§ **Assignment**
The answer must consist of every line below that contains the word "synthesis".

[Dataset entries]

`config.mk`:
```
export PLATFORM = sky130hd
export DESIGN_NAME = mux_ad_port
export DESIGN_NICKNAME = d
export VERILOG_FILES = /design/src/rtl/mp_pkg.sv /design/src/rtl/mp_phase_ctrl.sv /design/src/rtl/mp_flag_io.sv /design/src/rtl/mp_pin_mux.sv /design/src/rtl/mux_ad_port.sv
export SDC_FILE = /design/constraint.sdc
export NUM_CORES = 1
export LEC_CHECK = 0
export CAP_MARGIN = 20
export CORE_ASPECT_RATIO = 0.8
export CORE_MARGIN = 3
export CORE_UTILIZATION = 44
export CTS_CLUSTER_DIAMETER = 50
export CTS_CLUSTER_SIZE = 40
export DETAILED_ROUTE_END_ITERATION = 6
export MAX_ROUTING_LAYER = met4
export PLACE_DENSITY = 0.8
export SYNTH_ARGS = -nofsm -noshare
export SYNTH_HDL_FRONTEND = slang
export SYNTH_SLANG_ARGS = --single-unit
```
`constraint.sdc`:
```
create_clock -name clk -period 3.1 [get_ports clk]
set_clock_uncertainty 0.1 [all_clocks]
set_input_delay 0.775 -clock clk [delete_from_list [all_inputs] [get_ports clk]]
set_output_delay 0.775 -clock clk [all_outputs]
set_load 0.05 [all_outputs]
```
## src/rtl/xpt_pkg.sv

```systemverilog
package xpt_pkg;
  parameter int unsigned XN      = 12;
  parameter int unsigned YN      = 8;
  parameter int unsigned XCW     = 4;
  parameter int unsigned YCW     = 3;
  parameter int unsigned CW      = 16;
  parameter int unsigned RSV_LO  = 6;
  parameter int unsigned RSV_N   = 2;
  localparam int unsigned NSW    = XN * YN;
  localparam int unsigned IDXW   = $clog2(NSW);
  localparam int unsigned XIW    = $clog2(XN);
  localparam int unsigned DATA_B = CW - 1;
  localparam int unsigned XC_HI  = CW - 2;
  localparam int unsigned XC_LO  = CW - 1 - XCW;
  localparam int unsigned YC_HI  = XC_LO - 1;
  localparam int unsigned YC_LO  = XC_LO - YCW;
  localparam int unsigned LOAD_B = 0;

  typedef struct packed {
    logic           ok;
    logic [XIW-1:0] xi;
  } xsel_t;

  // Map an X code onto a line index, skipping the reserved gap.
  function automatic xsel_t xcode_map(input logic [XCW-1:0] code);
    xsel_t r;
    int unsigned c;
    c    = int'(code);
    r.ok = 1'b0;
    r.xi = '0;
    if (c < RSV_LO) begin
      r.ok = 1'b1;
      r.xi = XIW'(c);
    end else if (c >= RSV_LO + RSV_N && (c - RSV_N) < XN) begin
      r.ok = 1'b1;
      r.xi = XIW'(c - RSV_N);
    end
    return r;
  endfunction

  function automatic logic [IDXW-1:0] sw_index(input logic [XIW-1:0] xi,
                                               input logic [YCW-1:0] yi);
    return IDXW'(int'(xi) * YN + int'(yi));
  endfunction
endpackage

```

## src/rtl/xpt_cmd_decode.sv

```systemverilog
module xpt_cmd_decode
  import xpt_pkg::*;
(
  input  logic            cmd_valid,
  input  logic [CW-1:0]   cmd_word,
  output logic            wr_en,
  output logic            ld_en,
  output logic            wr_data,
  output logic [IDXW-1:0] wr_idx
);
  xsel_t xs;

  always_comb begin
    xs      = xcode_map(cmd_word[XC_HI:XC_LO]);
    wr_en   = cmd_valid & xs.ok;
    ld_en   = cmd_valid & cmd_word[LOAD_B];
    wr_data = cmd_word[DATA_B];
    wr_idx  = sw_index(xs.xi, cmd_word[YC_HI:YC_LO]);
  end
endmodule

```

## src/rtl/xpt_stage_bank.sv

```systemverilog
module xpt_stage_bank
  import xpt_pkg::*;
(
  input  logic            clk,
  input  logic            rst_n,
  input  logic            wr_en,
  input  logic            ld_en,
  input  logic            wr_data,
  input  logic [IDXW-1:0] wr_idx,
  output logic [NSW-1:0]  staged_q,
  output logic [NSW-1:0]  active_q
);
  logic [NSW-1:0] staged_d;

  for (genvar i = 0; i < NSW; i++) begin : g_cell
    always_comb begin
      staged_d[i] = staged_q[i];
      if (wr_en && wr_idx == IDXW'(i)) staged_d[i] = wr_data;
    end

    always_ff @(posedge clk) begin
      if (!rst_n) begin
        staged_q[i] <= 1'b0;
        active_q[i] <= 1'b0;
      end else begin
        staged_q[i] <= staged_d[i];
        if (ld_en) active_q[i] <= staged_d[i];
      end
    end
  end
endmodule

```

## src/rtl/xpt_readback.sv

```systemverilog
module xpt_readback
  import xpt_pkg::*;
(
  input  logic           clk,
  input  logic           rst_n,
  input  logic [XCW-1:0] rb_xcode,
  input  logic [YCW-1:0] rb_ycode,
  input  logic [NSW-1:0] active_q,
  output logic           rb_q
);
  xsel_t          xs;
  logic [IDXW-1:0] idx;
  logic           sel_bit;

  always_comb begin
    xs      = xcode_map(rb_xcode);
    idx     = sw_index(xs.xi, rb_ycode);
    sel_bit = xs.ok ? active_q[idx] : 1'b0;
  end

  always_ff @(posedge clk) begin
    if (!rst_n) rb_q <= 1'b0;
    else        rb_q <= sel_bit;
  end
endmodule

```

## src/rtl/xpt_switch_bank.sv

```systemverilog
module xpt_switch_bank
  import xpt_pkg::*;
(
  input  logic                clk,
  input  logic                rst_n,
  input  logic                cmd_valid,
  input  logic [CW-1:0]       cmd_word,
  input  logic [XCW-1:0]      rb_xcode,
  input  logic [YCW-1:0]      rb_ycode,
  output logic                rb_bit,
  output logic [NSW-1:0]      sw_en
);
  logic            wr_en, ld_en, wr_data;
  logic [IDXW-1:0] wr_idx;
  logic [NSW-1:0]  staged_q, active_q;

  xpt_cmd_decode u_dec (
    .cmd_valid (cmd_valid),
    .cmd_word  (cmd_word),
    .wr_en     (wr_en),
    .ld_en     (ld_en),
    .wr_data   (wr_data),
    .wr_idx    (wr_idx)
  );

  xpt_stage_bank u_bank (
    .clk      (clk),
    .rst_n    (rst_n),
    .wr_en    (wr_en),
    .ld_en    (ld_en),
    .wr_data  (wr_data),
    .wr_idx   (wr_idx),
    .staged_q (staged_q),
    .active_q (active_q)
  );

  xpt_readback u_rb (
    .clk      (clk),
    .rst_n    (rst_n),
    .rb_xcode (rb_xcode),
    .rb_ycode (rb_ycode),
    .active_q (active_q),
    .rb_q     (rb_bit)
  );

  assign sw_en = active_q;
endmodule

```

[/Dataset entries]
[Dataset entries]

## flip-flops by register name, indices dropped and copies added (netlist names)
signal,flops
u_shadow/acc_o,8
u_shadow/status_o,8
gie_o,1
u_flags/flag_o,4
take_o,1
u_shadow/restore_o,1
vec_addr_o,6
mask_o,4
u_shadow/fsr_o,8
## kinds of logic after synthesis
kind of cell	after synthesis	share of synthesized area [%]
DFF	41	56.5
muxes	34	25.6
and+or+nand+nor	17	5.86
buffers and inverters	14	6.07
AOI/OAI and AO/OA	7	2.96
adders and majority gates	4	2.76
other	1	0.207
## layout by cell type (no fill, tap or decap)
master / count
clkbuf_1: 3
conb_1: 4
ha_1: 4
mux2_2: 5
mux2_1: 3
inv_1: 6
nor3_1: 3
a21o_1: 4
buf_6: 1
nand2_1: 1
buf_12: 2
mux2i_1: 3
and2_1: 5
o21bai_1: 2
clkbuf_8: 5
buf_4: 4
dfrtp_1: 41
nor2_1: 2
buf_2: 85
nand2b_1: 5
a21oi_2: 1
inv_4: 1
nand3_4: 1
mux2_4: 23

[/Dataset entries]

§ **Answer box**
## kinds of logic after synthesis
kind of cell	after synthesis	share of synthesized area [%]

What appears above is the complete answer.